During a master’s seminar at TU Dortmund University during the winter semester 2021–2022, the survey, mapping, and representation of this urban knowledge was examined using the example of East Kassel, from the Fuldaaue in Waldau to Kassel’s harbor. The aim was to assemble different forms of knowledge and readings of the studied space and to investigate how these can inform each other, which presentation formats are suitable to represent this knowledge, which ac- tors and processes are active and non-active parts of urban developments, and if, when, and how these can be considered holistically.
In cooperation with the University of Kassel, visiting professor of urban management Korinna Thielen, and MAP Markus Ambach Projekte, Düsseldorf, the space, the actors within the space, and its infrastructures were approached in parallel. Since field trips were not possible, several exchange formats were used to present various disciplinary approaches, forms of knowledge, and modes of representation (narratives, cartographies, plan analyses ...) so that everyone could learn from each other.

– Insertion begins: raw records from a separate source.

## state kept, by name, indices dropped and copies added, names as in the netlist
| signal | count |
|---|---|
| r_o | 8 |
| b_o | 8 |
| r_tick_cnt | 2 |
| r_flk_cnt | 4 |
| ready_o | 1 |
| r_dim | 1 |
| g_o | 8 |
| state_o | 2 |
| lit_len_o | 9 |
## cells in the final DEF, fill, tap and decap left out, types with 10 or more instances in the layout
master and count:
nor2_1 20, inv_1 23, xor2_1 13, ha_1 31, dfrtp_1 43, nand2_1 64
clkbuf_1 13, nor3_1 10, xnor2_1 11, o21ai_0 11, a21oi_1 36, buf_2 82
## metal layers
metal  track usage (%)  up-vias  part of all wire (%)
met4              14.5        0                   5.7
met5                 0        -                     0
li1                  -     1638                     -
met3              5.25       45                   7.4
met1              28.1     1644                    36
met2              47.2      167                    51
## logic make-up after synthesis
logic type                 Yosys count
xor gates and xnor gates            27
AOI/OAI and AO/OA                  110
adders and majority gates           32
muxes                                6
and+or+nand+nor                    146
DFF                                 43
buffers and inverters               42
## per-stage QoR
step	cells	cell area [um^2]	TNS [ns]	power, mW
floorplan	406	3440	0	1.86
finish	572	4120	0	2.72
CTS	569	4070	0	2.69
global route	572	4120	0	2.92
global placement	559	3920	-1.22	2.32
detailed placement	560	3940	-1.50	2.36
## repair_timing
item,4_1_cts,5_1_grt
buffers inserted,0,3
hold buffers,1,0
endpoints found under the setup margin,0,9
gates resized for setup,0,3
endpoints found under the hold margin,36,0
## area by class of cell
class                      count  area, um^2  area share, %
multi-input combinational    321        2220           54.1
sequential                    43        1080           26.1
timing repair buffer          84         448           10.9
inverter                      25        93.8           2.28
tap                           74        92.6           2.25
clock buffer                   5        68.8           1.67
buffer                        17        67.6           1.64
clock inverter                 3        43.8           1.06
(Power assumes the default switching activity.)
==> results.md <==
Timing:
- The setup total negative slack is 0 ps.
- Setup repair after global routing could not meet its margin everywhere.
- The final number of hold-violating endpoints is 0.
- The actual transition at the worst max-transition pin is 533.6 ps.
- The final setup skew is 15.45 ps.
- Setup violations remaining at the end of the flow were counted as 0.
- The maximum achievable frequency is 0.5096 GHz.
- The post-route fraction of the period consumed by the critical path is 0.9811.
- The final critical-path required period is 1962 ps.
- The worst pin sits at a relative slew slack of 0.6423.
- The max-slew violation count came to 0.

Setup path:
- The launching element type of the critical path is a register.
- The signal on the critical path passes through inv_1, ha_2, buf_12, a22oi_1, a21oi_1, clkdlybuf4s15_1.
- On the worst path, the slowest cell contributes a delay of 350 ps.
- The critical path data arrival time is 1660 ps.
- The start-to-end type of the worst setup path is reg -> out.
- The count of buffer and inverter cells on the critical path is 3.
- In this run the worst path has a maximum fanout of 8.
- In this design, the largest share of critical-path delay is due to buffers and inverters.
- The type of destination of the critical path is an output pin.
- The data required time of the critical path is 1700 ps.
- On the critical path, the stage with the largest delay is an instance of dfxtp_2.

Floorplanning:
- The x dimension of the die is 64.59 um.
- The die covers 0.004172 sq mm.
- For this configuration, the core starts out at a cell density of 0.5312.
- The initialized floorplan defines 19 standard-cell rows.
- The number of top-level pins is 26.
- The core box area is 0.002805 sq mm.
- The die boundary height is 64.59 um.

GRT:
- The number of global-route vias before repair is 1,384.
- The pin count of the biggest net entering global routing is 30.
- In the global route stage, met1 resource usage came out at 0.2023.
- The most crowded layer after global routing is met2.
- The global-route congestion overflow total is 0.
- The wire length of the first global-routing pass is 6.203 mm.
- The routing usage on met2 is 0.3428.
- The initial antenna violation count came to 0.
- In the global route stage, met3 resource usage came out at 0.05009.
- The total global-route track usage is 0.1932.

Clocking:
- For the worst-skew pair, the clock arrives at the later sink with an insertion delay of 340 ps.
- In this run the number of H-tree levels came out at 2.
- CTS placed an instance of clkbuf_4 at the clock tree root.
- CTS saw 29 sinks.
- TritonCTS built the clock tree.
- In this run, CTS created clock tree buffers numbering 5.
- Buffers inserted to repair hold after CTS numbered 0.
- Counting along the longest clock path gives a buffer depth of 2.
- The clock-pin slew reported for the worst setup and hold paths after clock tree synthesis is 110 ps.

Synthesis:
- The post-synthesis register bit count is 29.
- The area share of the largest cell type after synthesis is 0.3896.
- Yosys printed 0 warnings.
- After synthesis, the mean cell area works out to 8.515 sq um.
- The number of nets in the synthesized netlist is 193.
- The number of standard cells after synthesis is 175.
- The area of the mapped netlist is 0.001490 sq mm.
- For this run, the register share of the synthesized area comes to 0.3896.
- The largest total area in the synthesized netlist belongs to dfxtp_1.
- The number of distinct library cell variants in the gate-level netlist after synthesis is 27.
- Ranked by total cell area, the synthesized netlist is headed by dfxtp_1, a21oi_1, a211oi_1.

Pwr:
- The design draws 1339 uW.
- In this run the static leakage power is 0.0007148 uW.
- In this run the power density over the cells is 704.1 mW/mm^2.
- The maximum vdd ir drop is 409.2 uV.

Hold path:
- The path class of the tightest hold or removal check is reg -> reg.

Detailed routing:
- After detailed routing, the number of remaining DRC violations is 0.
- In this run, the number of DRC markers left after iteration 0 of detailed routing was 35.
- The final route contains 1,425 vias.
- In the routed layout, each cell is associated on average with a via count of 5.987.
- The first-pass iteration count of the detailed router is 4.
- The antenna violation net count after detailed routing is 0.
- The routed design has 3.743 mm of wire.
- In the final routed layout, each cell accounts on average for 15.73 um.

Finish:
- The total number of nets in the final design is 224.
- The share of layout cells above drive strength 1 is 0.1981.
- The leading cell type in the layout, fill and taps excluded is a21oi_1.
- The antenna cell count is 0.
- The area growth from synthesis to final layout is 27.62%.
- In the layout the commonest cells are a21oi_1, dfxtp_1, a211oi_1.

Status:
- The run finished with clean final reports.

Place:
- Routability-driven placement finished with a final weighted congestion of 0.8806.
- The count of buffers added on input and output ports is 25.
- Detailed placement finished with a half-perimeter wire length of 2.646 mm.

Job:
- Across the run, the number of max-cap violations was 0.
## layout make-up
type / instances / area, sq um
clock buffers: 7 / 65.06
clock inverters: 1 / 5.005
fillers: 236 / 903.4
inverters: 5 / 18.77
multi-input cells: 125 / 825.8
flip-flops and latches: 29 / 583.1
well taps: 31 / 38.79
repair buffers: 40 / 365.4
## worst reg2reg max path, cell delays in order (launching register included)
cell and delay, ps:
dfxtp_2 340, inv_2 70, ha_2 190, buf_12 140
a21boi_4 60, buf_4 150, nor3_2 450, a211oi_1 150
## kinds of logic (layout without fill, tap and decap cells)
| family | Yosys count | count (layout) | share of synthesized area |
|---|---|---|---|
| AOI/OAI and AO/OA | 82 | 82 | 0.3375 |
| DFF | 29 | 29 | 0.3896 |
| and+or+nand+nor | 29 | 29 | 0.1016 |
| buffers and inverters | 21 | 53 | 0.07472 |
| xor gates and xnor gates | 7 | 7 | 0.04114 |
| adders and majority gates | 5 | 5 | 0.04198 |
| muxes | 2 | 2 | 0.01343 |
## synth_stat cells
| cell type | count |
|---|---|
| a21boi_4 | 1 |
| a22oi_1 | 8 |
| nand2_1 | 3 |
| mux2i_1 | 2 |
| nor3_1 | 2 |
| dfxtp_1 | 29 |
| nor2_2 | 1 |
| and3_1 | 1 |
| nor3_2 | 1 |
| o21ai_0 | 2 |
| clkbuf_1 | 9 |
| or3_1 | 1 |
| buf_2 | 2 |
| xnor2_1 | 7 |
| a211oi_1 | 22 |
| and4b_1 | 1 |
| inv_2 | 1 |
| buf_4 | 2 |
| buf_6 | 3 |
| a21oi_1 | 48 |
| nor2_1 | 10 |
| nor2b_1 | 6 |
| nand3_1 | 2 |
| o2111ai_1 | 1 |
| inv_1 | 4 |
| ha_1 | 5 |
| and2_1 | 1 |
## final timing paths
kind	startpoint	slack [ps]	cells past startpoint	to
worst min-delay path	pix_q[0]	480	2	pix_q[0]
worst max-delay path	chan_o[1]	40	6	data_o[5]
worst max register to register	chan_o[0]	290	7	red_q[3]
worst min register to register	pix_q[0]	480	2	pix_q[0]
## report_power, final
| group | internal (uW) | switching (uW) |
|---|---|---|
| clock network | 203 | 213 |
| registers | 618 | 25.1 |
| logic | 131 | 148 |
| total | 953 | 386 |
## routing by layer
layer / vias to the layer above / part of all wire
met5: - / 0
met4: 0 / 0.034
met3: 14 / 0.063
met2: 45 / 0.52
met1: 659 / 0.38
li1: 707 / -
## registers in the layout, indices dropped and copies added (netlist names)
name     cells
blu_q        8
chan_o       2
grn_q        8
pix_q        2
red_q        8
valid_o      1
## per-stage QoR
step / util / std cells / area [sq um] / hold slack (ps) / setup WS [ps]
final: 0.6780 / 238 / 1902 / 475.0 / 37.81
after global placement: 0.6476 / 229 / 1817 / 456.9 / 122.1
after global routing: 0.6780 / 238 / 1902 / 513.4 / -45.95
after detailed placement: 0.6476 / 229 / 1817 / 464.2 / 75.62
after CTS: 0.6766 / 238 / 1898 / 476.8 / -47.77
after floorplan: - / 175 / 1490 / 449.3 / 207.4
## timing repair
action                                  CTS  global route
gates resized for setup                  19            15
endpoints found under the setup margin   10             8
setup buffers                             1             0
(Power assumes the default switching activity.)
## config.mk

```make
export PLATFORM = sky130hd
export DESIGN_NAME = pwm_duty_meas_flat
export DESIGN_NICKNAME = d
export VERILOG_FILES = /design/src/rtl/pwm_duty_meas_if.sv /design/src/rtl/pwm_duty_meas.sv /design/src/flat_wrapper.sv
export SDC_FILE = /design/constraint.sdc
export NUM_CORES = 1
export LEC_CHECK = 0
export ABC_CLOCK_PERIOD_IN_PS = 7000
export BUFFER_PORTS_ARGS = -buffer_cell sky130_fd_sc_hd__buf_2
export CAP_MARGIN = 5
export CORE_ASPECT_RATIO = 0.8
export CORE_MARGIN = 1.5
export CORE_UTILIZATION = 60
export CTS_CLUSTER_DIAMETER = 80
export DETAILED_ROUTE_END_ITERATION = 8
export HOLD_SLACK_MARGIN = 0.02
export PLACE_DENSITY = 0.81
export SLEW_MARGIN = 10
export SYNTH_ARGS = -nofsm -noshare
export SYNTH_HDL_FRONTEND = slang
export SYNTH_SLANG_ARGS = --single-unit
```

## constraint.sdc

```tcl
create_clock -name clk -period 7 [get_ports clk]
set_clock_uncertainty 0.2 [all_clocks]
set_input_delay 1.05 -clock clk [delete_from_list [all_inputs] [get_ports clk]]
set_output_delay 1.05 -clock clk [all_outputs]
set_load 0.05 [all_outputs]
```
**config.mk**
```make
export PLATFORM = sky130hd
export DESIGN_NAME = uart_tx_arbiter
export DESIGN_NICKNAME = d
export VERILOG_FILES = /design/src/rtl/uart_tx_arbiter.sv
export SDC_FILE = /design/constraint.sdc
export NUM_CORES = 1
export LEC_CHECK = 0
export CAP_MARGIN = 20
export CELL_PAD_IN_SITES_DETAIL_PLACEMENT = 0
export CELL_PAD_IN_SITES_GLOBAL_PLACEMENT = 1
export CORE_MARGIN = 2
export CORE_UTILIZATION = 31
export CTS_CLUSTER_DIAMETER = 100
export DETAILED_ROUTE_END_ITERATION = 16
export PLACE_DENSITY_LB_ADDON = 0.05
export SLEW_MARGIN = 20
export SYNTH_ARGS = -nofsm -noshare
export SYNTH_HDL_FRONTEND = slang
export SYNTH_SLANG_ARGS = --single-unit
```
**constraint.sdc**
```tcl
create_clock -name clock -period 2.6 [get_ports clock]
set_input_delay 0.65 -clock clock [delete_from_list [all_inputs] [get_ports clock]]
set_output_delay 0.65 -clock clock [all_outputs]
set_load 0.005 [all_outputs]
```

First, the existing, accessible, stored, illustrated, and available knowledge was compiled. Current plans were presented by urban planners and compared to the status quo. Then there was methodological experimentation with presentation formats in order to be able to represent this urban knowledge. The intention was not only for the collected knowledge to be projected onto and situated within the space itself, but also to be classified according to the four levels of Gabriele Sturm’s relational model of space—material form, normative regulation, social action, and cultural expression.(1) The attempt to represent this knowledge distinctively in maps revealed the complexity, overlaps, and ambiguities of urban knowledge. For each level, all areas for which there was existing knowledge relating to that spatial level were to be colored black. Some maps on normative regulation were completely black, “since in the urban context every single square meter of space is subject to certain rules,” (2) while others only had occasional areas of black, where there were specific normative regulations. Despite stark differences, it became clear which parts of the observation area had a lot of information available and which were relatively unknown. This method is therefore more suitable for illustrating your own personal level of knowledge about a space.
The question remains, how can local space-defining knowledge be represented? How does this knowledge, which is tied to people, become accessible? And how could it be made known and available to everyone at the same time? After all, is it not this specific knowledge belonging to the people who operate and act within a place that make it what it is? This becomes clear through Markus Ambach’s visits to local actors. The landscape is composed of their places. Their knowledge shapes their actions. Their actions shape the places and the places form the protagonists of the landscape.
1 Gabriele Sturm, Wege zum Raum: methodologische Annäherungen an ein Basiskonzept raumbezogener Wissenschaften, Wiesbaden 2000.
2 Paul Schubert, Dokumentation Seminar „StadtWissen“, TU Dortmund, StädteBauProzesse 2022.